Un claro ejemplo del poder del Senado es lo ocurrido en el poder judicial durante el gobierno de Trump y el gobierno de Obama. Trump ha presumido en numerosas ocasiones de haber nombrado un elevado número de jueces conservadores durante sus cuatro años de mandato. En total, el republicano ha nombrado a 222 magistrados, tres de ellos al Tribunal Supremo, dando al órgano de máxima instancia una mayoría de jueces conservadores que tienen un mandato vitalicio.

Del mismo modo, el presidente se ha jactado de que Obama le dejó 105 vacantes en los tribunales, lo que ha achacado a una falta de interés. La realidad es que buena parte de esas vacantes se debe al papel obstruccionista del Partido Republicano en el Senado. En los dos años anteriores a que los conservadores tomasen el control de la Cámara Alta, Obama tenía un porcentaje de confirmación en el Senado del 88,6% en materia de jueces. Una vez el Partido Republicano se hizo con la mayoría, esa cifra cayó de forma abrupta hasta el 28,6%.

El caso más sonado se dio con el fallecimiento del juez conservador del Tribunal Supremo Antonin Scalia en febrero de 2016. Antes de que a Obama le diese tiempo de nombrar a Merrick Garland, considerado un moderado, y tan solo unas horas después del fallecimiento de Scalia, Mitch McConnell, líder de la mayoría republicana en la Cámara, advirtió que ni siquiera iba a considerar una candidatura propuesta por Obama porque, en su opinión, el próximo juez del Supremo debería ser elegido por el siguiente presidente. “Uno de los momentos de los que me siento más orgulloso fue cuando miré a Barack Obama a los ojos y le dije: ‘Señor presidente, no va a ocupar la vacante del Tribunal Supremo’”, afirmó meses después

Menos de dos semanas después de convertirse en presidente, Trump nominó al conservador Neil Gorsuch para sustituir a Scalia y este fue confirmado en abril.

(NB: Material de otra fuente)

<file path="src/rtl/cp_lsu_pipe.sv">
// rtl/cp_lsu_pipe.sv - CP load/store unit: address gen, DMEM request stage, load queue, load extraction
//
// Purpose: computes A+B byte addresses, issues aligned DMEM requests through a single registered
// stage with valid/ready backpressure, tracks outstanding loads in an in-order metadata queue and
// extracts/extends returned load data for writeback.
// Optional feature: define DEF_CP_LSU_MISALIGN_TRAP_EN to trap misaligned accesses (oMisalign pulse)
// instead of silently aligning them down to the access size.
// Ports:
//   iClk, iReset (async, active-low)
//   iReq_Valid/oReq_Ready, iOperand_A/B, iWrite_Enable, iRead_Enable, iOpcode, iSigned, iStore_Data
//                                                                   request side from ID/EX
//   oDMEM_Valid/iDMEM_Ready, oDMEM_Write_Enable, oDMEM_Read_Enable, oDMEM_Byte_Select,
//   oDMEM_Address, oDMEM_Store_Data                                 DMEM request port
//   iDMEM_Read_Valid, iDMEM_Read_Data                               in-order DMEM load response
//   oLoad_Valid, oLoad_Data                                         load result to writeback
//   oMisalign, oMisalign_Address                                    misalignment trap
module cp_lsu_pipe #(
    parameter int DATA_WIDTH = 32,
    parameter int ADDR_WIDTH = 32,
    parameter int LDQ_DEPTH  = 2
) (
    input  logic                    iClk,
    input  logic                    iReset,
    input  logic                    iReq_Valid,
    output logic                    oReq_Ready,
    input  logic [DATA_WIDTH-1:0]   iOperand_A,
    input  logic [DATA_WIDTH-1:0]   iOperand_B,
    input  logic                    iWrite_Enable,
    input  logic                    iRead_Enable,
    input  logic [1:0]              iOpcode,
    input  logic                    iSigned,
    input  logic [DATA_WIDTH-1:0]   iStore_Data,
    output logic                    oDMEM_Valid,
    input  logic                    iDMEM_Ready,
    output logic                    oDMEM_Write_Enable,
    output logic                    oDMEM_Read_Enable,
    output logic [DATA_WIDTH/8-1:0] oDMEM_Byte_Select,
    output logic [ADDR_WIDTH-1:0]   oDMEM_Address,
    output logic [DATA_WIDTH-1:0]   oDMEM_Store_Data,
    input  logic                    iDMEM_Read_Valid,
    input  logic [DATA_WIDTH-1:0]   iDMEM_Read_Data,
    output logic                    oLoad_Valid,
    output logic [DATA_WIDTH-1:0]   oLoad_Data,
    output logic                    oMisalign,
    output logic [ADDR_WIDTH-1:0]   oMisalign_Address
);
    localparam int NB   = DATA_WIDTH / 8;
    localparam int OFFW = (NB > 1) ? $clog2(NB) : 1;
    localparam int PTRW = (LDQ_DEPTH > 1) ? $clog2(LDQ_DEPTH) : 1;
    localparam int CNTW = $clog2(LDQ_DEPTH + 1);

    typedef struct packed {
        logic [OFFW-1:0] laneOff;
        logic [1:0]      sizeLog;
        logic            isSigned;
    } ldqEntry_t;

    ldqEntry_t             ldq [LDQ_DEPTH];
    ldqEntry_t             head;
    logic [PTRW-1:0]       wrPtr, rdPtr;
    logic [CNTW-1:0]       loadCnt;

    logic [ADDR_WIDTH-1:0] addrSum, alignedAddr;
    logic [3:0]            sizeBytes;
    logic [2:0]            lowMask;
    logic [OFFW-1:0]       laneOff;
    logic                  isStore, isLoad, memOp, opInvalid, trapHit;
    logic                  accept, issue, push, pop;
    logic [NB-1:0]         byteSel;
    logic [DATA_WIDTH-1:0] storeRep, shifted, extended;
    logic [63:0]           wide;
    logic [5:0]            topBit;
    logic                  signBit;

    function automatic logic [PTRW-1:0] nextPtr(input logic [PTRW-1:0] p);
        return (p == PTRW'(LDQ_DEPTH - 1)) ? '0 : p + 1'b1;
    endfunction

    // Address generation and decode
    assign addrSum     = ADDR_WIDTH'(iOperand_A + iOperand_B);
    assign sizeBytes   = 4'd1 << iOpcode;
    assign lowMask     = 3'(sizeBytes - 4'd1);
    assign alignedAddr = {addrSum[ADDR_WIDTH-1:3], addrSum[2:0] & ~lowMask};
    assign laneOff     = alignedAddr[OFFW-1:0];
    // Store has priority when both enables are raised
    assign isStore     = iWrite_Enable;
    assign isLoad      = iRead_Enable && !iWrite_Enable;
    assign memOp       = isStore || isLoad;
    assign opInvalid   = (DATA_WIDTH == 32) && (iOpcode == 2'b11);

`ifdef DEF_CP_LSU_MISALIGN_TRAP_EN
    logic misaligned;
    assign misaligned = |(addrSum[2:0] & lowMask);
    assign trapHit    = misaligned;
`else
    assign trapHit    = 1'b0;
`endif

    // Full queue stalls every request, stores included, to keep issue in order
    assign oReq_Ready = (!oDMEM_Valid || iDMEM_Ready) && (loadCnt < CNTW'(LDQ_DEPTH));
    assign accept     = iReq_Valid && oReq_Ready;
    assign issue      = accept && memOp && !opInvalid && !trapHit;
    assign push       = issue && isLoad;
    assign pop        = iDMEM_Read_Valid && (loadCnt != '0);

    // Byte lanes and store-data replication (element repeated in every S-byte slot)
    always_comb begin
        byteSel  = '0;
        storeRep = '0;
        for (int i = 0; i < NB; i++) begin
            byteSel[i] = (i >= int'(laneOff)) && (i < int'(laneOff) + int'(sizeBytes));
            storeRep[8*i +: 8] = iStore_Data[8*(i & (int'(sizeBytes) - 1)) +: 8];
        end
    end

    // DMEM request stage
    always_ff @(posedge iClk or negedge iReset) begin
        if (!iReset) begin
            oDMEM_Valid        <= 1'b0;
            oDMEM_Write_Enable <= 1'b0;
            oDMEM_Read_Enable  <= 1'b0;
            oDMEM_Byte_Select  <= '0;
            oDMEM_Address      <= '0;
            oDMEM_Store_Data   <= '0;
        end else if (accept) begin
            oDMEM_Valid        <= issue;
            oDMEM_Write_Enable <= issue && isStore;
            oDMEM_Read_Enable  <= issue && isLoad;
            oDMEM_Byte_Select  <= issue ? byteSel : '0;
            oDMEM_Address      <= issue ? alignedAddr : '0;
            oDMEM_Store_Data   <= issue ? storeRep : '0;
        end else if (oDMEM_Valid && iDMEM_Ready) begin
            oDMEM_Valid        <= 1'b0;
            oDMEM_Write_Enable <= 1'b0;
            oDMEM_Read_Enable  <= 1'b0;
            oDMEM_Byte_Select  <= '0;
            oDMEM_Address      <= '0;
            oDMEM_Store_Data   <= '0;
        end
    end

    // Load metadata queue: entry storage needs no reset, pointers and count do
    always_ff @(posedge iClk) begin
        if (push) begin
            ldq[wrPtr] <= '{laneOff: laneOff, sizeLog: iOpcode, isSigned: iSigned};
        end
    end

    always_ff @(posedge iClk or negedge iReset) begin
        if (!iReset) begin
            wrPtr   <= '0;
            rdPtr   <= '0;
            loadCnt <= '0;
        end else begin
            if (push) wrPtr <= nextPtr(wrPtr);
            if (pop)  rdPtr <= nextPtr(rdPtr);
            if (push && !pop)      loadCnt <= loadCnt + 1'b1;
            else if (pop && !push) loadCnt <= loadCnt - 1'b1;
        end
    end

    // Load extraction: shift element to LSBs, then extend above its top bit
    assign head    = ldq[rdPtr];
    assign shifted = iDMEM_Read_Data >> {head.laneOff, 3'b000};
    assign wide    = 64'(shifted);
    assign topBit  = 6'((7'd8 << head.sizeLog) - 7'd1);
    assign signBit = wide[topBit];

    always_comb begin
        extended = '0;
        for (int i = 0; i < DATA_WIDTH; i++) begin
            extended[i] = (i <= int'(topBit)) ? shifted[i] : (head.isSigned & signBit);
        end
    end

    always_ff @(posedge iClk or negedge iReset) begin
        if (!iReset) begin
            oLoad_Valid <= 1'b0;
            oLoad_Data  <= '0;
        end else begin
            oLoad_Valid <= pop;
            if (pop) oLoad_Data <= extended;
        end
    end

`ifdef DEF_CP_LSU_MISALIGN_TRAP_EN
    always_ff @(posedge iClk or negedge iReset) begin
        if (!iReset) begin
            oMisalign         <= 1'b0;
            oMisalign_Address <= '0;
        end else begin
            oMisalign <= accept && memOp && !opInvalid && misaligned;
            if (accept && memOp && !opInvalid && misaligned) oMisalign_Address <= addrSum;
        end
    end
`else
    assign oMisalign         = 1'b0;
    assign oMisalign_Address = '0;
`endif

endmodule

</file>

La situación con Scalia contrasta con lo ocurrido este año tras el fallecimiento el 18 de septiembre de la jueza Ruth Bader Ginsburg, convertida en icono progresista. Quedaban dos meses para las elecciones, pero el Senado republicano acabó confirmando a la candidata propuesta por el presidente, Amy Coney Barrett, tan solo una semana antes de los comicios. A mediados de 2018 Trump también consiguió colocar a Brett Kavanaugh tras el anuncio de jubilación de Anthony Kennedy. Con sus decisiones irrevocables, el Tribunal Supremo tiene un papel fundamental en la dirección de las políticas del país.